╭──

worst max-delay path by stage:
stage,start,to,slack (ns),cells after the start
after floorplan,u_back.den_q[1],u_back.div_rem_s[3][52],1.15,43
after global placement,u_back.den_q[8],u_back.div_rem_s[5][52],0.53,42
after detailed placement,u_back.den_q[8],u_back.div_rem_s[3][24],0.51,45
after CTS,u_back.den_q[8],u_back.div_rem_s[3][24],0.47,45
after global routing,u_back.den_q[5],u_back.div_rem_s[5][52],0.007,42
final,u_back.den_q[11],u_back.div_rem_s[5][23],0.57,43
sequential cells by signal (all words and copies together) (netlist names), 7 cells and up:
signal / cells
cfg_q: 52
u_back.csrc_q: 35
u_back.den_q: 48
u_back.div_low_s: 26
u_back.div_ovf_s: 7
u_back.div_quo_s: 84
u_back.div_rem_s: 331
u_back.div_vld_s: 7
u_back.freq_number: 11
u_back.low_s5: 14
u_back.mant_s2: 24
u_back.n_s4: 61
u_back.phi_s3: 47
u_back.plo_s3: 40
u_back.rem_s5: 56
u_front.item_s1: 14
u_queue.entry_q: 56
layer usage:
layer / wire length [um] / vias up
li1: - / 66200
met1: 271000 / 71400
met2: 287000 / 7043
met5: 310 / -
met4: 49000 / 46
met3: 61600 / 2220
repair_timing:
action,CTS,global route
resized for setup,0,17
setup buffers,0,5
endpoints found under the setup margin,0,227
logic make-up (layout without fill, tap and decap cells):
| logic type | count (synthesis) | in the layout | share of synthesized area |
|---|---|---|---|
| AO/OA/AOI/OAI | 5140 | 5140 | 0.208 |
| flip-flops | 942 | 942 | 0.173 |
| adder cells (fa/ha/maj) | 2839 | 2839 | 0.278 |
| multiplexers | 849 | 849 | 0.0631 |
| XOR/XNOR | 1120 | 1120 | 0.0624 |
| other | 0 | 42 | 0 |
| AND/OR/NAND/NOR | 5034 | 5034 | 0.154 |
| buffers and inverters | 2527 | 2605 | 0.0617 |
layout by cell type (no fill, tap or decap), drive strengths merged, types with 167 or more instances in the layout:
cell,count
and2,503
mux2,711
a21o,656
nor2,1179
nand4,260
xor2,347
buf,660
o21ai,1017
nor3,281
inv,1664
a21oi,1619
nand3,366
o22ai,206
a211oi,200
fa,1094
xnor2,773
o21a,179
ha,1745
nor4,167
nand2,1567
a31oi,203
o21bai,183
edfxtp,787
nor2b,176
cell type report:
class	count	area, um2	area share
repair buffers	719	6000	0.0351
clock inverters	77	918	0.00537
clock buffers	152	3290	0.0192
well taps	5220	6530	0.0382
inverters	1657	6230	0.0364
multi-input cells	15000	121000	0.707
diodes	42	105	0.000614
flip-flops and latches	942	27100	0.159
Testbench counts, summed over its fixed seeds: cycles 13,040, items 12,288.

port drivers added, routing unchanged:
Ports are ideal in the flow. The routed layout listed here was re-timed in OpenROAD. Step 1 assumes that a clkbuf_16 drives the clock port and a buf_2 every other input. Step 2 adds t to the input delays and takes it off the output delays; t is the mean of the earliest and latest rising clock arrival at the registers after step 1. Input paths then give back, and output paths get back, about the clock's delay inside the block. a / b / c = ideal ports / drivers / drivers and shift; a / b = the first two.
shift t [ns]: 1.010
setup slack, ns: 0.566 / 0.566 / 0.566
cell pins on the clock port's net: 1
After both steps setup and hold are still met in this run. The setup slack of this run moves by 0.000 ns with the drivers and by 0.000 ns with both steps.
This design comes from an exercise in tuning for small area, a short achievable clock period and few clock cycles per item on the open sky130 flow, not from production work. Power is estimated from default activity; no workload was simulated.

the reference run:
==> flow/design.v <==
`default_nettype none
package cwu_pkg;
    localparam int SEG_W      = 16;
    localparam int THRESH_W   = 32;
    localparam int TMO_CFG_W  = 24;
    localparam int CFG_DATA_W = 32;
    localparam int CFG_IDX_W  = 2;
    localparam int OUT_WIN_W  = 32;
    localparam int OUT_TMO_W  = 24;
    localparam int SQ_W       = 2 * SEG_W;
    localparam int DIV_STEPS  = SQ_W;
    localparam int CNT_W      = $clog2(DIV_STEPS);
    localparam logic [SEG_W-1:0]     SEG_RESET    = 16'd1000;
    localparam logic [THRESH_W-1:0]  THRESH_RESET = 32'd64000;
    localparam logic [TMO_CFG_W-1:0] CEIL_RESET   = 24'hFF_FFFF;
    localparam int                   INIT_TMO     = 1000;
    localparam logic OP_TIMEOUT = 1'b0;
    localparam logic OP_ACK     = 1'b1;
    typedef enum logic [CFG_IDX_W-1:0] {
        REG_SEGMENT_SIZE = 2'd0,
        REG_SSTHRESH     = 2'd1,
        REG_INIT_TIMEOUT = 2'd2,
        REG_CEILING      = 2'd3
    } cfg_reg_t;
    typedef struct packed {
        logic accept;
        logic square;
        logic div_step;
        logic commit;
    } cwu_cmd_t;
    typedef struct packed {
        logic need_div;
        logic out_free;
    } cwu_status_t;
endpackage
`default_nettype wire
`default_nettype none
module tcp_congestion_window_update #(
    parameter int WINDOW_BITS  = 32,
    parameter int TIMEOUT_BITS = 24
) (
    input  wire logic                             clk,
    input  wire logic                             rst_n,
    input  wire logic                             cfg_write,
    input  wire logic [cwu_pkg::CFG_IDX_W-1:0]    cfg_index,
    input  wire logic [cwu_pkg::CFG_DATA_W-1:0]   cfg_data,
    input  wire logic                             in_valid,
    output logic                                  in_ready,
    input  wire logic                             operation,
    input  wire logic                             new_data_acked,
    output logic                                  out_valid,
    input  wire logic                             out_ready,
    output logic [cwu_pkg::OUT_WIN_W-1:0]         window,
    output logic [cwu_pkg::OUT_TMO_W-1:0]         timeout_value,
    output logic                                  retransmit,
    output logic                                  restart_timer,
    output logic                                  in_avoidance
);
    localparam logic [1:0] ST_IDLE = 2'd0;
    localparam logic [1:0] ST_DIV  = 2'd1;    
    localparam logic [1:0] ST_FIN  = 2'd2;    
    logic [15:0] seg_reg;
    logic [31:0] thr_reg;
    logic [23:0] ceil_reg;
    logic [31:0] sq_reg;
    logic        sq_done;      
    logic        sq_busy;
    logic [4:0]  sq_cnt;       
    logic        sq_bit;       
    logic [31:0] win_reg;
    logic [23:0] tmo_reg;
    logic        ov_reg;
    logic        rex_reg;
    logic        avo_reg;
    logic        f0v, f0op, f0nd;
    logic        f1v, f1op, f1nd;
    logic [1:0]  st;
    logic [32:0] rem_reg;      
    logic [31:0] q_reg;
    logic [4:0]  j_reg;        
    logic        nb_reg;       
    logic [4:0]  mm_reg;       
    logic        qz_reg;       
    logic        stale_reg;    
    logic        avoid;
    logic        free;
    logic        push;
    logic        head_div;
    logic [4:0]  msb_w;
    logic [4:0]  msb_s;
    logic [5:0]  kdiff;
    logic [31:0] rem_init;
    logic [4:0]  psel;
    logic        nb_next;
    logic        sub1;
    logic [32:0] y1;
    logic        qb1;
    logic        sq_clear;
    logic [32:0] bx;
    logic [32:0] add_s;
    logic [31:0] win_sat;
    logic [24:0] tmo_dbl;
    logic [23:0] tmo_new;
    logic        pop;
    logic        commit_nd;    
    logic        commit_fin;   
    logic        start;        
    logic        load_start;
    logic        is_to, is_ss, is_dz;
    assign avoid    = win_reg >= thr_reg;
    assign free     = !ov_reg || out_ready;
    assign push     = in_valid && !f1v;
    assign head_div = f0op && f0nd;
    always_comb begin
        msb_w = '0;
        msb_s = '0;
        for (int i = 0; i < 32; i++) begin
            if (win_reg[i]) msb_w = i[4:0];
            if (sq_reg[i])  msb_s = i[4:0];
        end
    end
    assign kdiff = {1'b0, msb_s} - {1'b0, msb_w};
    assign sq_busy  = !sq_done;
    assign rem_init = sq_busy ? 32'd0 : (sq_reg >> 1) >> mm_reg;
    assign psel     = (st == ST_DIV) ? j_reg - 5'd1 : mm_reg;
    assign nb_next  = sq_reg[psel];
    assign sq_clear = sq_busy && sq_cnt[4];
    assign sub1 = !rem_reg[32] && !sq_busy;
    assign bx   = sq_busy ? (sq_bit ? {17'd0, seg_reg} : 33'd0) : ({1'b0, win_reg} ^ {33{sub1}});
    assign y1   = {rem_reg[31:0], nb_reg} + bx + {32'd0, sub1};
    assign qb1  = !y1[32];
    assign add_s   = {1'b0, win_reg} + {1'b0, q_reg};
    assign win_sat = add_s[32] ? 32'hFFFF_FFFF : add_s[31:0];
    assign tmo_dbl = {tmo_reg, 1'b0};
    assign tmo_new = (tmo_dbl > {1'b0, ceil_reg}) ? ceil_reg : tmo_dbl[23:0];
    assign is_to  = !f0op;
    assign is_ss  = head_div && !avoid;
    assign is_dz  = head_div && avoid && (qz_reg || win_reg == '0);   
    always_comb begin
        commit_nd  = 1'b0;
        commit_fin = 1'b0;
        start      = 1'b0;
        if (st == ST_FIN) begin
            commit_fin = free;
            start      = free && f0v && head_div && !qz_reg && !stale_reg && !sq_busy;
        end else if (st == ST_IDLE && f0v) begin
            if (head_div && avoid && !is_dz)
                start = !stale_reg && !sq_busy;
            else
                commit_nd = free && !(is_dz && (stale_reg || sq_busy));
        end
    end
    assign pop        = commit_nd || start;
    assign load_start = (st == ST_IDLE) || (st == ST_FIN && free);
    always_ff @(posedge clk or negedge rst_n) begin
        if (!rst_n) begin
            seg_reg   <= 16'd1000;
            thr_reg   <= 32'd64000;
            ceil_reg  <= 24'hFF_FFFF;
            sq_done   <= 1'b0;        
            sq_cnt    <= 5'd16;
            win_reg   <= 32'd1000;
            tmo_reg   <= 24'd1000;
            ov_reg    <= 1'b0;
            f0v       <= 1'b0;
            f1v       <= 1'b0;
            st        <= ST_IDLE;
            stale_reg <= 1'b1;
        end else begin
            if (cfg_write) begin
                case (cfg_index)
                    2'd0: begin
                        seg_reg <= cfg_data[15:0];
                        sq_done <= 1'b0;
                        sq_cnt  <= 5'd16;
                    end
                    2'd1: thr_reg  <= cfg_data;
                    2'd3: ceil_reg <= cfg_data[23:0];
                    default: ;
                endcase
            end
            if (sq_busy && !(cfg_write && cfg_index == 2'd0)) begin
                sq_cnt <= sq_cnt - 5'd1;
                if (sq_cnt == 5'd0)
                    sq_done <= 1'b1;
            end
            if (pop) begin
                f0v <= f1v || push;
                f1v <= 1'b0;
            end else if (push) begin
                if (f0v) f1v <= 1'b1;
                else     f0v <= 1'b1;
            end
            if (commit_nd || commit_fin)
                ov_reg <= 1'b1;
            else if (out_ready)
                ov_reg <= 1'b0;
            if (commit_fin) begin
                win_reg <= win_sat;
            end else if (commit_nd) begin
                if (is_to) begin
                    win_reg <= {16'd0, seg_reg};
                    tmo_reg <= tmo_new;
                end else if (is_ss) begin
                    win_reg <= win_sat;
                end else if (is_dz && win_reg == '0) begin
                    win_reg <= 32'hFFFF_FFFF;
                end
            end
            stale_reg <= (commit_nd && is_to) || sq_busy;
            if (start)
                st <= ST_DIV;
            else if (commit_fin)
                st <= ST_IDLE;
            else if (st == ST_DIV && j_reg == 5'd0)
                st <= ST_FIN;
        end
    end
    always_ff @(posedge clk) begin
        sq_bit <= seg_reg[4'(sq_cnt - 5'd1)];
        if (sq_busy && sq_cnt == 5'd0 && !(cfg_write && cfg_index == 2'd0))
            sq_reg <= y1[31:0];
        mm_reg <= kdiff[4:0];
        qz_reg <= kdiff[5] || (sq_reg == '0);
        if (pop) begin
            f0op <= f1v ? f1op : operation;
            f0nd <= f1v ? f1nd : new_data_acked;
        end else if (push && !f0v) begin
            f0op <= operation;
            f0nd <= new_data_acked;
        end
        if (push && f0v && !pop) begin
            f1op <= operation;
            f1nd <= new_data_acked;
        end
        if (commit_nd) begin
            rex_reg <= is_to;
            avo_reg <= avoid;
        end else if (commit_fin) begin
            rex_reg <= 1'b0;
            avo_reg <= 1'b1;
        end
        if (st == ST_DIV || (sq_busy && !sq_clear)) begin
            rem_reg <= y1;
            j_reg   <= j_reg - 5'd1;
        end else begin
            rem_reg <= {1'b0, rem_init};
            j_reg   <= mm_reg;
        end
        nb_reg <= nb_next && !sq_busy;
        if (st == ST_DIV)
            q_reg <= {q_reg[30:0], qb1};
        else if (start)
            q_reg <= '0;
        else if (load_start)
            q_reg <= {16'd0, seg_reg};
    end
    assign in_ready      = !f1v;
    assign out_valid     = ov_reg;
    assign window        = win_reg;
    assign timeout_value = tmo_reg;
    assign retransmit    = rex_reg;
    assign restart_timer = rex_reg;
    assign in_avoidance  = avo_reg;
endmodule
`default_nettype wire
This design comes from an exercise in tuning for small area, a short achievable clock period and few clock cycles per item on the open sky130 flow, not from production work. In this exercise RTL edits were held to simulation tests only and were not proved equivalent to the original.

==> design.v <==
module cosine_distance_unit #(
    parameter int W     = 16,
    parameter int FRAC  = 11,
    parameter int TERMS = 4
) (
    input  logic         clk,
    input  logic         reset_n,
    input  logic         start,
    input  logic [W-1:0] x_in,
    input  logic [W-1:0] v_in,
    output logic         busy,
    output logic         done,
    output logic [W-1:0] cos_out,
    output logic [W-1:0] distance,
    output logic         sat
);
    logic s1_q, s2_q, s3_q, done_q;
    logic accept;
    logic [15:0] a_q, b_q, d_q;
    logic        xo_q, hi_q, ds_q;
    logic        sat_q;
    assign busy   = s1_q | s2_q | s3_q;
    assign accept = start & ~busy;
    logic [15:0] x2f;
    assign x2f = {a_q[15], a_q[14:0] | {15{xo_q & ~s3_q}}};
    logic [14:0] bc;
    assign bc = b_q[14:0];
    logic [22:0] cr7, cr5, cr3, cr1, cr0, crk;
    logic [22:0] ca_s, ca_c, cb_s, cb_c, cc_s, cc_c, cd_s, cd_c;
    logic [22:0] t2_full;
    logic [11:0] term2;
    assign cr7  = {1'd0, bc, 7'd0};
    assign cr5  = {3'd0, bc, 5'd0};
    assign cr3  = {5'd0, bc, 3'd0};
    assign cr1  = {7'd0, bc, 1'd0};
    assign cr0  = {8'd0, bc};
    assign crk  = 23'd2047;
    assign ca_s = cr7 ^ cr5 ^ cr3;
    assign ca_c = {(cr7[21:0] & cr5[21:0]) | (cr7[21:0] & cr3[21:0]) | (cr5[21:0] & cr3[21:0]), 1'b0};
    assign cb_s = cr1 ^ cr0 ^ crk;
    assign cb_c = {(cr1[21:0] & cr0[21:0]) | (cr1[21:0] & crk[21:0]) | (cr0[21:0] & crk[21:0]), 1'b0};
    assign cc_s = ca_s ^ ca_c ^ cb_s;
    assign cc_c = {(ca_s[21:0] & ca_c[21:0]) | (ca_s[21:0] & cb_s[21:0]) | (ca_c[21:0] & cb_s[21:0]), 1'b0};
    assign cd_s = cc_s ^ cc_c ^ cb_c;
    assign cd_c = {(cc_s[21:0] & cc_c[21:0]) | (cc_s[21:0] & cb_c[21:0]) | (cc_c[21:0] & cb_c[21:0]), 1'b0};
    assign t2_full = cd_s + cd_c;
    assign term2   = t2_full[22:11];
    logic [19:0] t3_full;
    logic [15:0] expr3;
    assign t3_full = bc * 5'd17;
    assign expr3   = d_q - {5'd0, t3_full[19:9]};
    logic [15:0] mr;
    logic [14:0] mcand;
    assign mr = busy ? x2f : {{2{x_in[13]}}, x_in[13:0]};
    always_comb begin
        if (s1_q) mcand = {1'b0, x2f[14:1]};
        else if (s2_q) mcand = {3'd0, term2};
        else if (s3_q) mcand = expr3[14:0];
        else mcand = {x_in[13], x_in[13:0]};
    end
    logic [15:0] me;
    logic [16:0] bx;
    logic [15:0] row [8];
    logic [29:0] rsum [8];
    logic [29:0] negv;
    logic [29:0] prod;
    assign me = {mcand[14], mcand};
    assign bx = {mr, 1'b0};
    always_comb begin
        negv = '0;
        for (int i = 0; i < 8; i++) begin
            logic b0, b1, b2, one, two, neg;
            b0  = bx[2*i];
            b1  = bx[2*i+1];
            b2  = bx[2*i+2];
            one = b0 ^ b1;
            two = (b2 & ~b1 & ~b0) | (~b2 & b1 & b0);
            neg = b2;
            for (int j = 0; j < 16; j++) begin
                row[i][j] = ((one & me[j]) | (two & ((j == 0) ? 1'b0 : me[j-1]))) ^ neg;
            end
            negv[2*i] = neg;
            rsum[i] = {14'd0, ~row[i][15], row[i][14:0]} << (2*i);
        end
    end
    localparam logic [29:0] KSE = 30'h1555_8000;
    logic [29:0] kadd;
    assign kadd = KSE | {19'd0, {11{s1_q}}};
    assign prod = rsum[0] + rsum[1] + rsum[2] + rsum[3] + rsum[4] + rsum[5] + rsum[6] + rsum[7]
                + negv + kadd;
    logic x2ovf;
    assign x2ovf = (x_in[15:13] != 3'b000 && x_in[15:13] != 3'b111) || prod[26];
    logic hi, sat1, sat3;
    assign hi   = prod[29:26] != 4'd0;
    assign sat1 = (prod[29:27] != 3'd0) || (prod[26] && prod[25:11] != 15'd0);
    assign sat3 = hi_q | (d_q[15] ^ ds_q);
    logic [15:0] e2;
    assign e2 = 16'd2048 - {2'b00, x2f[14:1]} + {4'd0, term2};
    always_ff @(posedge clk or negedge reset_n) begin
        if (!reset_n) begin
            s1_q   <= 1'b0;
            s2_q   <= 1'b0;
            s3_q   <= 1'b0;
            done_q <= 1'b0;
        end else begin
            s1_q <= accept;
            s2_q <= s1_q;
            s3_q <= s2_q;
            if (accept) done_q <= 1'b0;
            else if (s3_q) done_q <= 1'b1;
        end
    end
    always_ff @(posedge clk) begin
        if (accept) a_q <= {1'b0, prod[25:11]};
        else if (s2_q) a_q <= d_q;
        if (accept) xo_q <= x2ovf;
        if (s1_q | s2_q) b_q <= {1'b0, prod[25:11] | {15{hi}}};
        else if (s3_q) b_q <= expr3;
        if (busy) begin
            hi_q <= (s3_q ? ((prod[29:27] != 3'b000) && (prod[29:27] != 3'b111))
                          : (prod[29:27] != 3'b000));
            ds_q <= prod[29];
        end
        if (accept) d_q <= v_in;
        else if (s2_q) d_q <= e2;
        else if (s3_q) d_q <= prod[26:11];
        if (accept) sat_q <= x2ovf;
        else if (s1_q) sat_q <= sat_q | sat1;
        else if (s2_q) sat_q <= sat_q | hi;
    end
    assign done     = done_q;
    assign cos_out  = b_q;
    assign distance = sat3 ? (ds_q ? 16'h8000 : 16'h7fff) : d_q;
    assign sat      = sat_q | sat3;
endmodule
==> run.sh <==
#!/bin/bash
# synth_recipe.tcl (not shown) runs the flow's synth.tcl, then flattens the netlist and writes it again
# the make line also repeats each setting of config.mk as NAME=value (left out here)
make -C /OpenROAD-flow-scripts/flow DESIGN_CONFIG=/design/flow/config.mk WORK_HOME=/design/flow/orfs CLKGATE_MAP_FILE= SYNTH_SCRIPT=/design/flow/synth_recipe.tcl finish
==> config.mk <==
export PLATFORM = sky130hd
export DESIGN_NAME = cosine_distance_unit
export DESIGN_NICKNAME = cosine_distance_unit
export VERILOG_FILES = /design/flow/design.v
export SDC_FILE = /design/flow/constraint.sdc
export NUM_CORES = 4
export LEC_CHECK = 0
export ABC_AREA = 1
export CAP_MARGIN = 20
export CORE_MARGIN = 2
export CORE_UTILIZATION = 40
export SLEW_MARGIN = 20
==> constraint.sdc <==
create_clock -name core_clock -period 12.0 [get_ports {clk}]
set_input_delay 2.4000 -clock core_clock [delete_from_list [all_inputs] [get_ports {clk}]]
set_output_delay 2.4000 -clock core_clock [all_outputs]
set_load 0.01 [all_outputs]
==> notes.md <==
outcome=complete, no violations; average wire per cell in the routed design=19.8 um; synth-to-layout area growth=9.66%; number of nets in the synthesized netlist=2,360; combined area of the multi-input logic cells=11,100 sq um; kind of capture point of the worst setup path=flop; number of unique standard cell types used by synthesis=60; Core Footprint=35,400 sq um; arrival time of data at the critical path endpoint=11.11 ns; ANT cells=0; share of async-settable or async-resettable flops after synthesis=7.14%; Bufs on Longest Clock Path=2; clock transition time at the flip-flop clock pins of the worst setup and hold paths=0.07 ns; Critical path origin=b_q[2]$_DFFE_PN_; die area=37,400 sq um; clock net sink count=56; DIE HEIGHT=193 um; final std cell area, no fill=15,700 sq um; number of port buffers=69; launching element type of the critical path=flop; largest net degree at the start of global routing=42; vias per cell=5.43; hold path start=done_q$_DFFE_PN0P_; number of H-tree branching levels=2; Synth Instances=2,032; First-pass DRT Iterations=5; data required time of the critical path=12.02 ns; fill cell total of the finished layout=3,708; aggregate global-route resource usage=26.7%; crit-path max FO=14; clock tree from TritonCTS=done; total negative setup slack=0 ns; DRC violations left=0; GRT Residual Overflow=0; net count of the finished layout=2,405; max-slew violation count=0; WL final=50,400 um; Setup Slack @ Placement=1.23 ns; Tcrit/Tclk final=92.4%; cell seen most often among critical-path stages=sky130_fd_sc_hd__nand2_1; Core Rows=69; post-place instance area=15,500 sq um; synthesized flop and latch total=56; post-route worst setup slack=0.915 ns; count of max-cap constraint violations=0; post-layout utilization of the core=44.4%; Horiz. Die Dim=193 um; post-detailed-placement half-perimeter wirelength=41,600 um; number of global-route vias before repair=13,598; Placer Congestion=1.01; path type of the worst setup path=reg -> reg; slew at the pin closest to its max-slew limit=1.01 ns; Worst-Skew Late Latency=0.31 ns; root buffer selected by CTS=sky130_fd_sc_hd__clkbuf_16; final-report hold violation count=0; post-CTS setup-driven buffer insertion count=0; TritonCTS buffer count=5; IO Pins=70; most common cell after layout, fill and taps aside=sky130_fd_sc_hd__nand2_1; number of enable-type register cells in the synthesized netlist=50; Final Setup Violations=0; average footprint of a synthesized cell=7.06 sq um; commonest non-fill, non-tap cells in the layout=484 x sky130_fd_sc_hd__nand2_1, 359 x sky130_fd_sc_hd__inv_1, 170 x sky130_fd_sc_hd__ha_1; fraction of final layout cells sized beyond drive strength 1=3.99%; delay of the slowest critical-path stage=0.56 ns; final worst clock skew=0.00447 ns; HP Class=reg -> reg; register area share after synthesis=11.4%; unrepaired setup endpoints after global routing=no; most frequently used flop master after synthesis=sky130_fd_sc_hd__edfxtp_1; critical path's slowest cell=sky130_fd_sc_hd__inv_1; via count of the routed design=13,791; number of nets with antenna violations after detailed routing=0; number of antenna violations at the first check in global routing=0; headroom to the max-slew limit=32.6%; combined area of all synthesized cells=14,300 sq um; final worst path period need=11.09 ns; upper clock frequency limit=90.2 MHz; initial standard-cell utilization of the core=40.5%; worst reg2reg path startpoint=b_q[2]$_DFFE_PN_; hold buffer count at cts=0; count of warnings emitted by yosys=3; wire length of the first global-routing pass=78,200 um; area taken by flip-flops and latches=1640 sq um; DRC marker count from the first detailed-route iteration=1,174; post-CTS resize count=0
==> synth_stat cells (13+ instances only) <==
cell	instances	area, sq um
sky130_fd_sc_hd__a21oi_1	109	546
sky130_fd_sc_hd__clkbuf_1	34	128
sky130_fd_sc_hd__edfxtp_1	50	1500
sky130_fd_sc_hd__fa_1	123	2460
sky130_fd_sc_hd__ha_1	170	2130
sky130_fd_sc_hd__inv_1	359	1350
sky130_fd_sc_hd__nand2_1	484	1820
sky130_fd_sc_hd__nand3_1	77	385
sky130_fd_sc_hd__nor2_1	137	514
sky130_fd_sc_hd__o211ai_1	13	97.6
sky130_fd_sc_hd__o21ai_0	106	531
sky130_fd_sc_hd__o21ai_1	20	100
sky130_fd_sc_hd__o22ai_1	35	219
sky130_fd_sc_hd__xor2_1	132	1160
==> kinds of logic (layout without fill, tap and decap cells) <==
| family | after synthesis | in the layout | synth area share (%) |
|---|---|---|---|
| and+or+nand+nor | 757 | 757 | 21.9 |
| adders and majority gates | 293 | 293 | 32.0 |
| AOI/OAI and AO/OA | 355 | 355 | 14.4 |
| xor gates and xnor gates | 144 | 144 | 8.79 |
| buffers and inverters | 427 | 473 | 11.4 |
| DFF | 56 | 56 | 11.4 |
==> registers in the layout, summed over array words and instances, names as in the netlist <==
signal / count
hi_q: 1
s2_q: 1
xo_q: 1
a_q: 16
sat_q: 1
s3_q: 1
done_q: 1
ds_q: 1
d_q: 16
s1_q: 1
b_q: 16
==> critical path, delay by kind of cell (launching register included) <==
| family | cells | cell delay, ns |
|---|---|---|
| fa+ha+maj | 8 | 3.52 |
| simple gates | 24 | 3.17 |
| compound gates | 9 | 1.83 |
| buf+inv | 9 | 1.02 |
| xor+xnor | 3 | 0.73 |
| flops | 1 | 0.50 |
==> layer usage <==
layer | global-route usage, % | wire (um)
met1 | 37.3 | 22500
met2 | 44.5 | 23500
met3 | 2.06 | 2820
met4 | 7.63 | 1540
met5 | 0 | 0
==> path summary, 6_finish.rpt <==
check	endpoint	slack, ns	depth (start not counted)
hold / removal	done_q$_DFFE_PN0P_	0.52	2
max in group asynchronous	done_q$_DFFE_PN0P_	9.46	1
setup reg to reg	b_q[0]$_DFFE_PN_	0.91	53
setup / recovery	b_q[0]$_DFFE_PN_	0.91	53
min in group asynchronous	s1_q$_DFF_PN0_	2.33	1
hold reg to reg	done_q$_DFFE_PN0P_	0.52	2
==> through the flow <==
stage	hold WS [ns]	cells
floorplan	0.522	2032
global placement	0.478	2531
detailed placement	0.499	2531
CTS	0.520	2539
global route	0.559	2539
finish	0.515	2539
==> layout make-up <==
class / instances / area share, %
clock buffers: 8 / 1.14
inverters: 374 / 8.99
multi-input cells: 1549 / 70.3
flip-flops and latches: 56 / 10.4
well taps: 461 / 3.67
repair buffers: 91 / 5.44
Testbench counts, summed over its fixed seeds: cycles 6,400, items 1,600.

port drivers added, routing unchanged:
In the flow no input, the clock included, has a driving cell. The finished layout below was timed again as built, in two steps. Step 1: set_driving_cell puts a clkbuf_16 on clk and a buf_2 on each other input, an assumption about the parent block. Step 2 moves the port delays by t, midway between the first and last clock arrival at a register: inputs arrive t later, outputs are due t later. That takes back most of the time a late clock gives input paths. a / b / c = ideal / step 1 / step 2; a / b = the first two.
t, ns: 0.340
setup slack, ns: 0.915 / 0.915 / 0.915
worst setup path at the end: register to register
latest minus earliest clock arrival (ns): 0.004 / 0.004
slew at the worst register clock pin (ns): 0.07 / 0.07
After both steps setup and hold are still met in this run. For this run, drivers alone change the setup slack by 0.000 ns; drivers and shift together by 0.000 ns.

╰──

Exercise goal: In the material above, locate the line containing "u_back.div_ovf_s: 7" and the line containing "942 | 0.173 |". Transcribe exactly those two lines and every line between them, and nothing more.

Response to the task:
u_back.div_ovf_s: 7
u_back.div_quo_s: 84
u_back.div_rem_s: 331
u_back.div_vld_s: 7
u_back.freq_number: 11
u_back.low_s5: 14
u_back.mant_s2: 24
u_back.n_s4: 61
u_back.phi_s3: 47
u_back.plo_s3: 40
u_back.rem_s5: 56
u_front.item_s1: 14
u_queue.entry_q: 56
layer usage:
layer / wire length [um] / vias up
li1: - / 66200
met1: 271000 / 71400
met2: 287000 / 7043
met5: 310 / -
met4: 49000 / 46
met3: 61600 / 2220
repair_timing:
action,CTS,global route
resized for setup,0,17
setup buffers,0,5
endpoints found under the setup margin,0,227
logic make-up (layout without fill, tap and decap cells):
| logic type | count (synthesis) | in the layout | share of synthesized area |
|---|---|---|---|
| AO/OA/AOI/OAI | 5140 | 5140 | 0.208 |
| flip-flops | 942 | 942 | 0.173 |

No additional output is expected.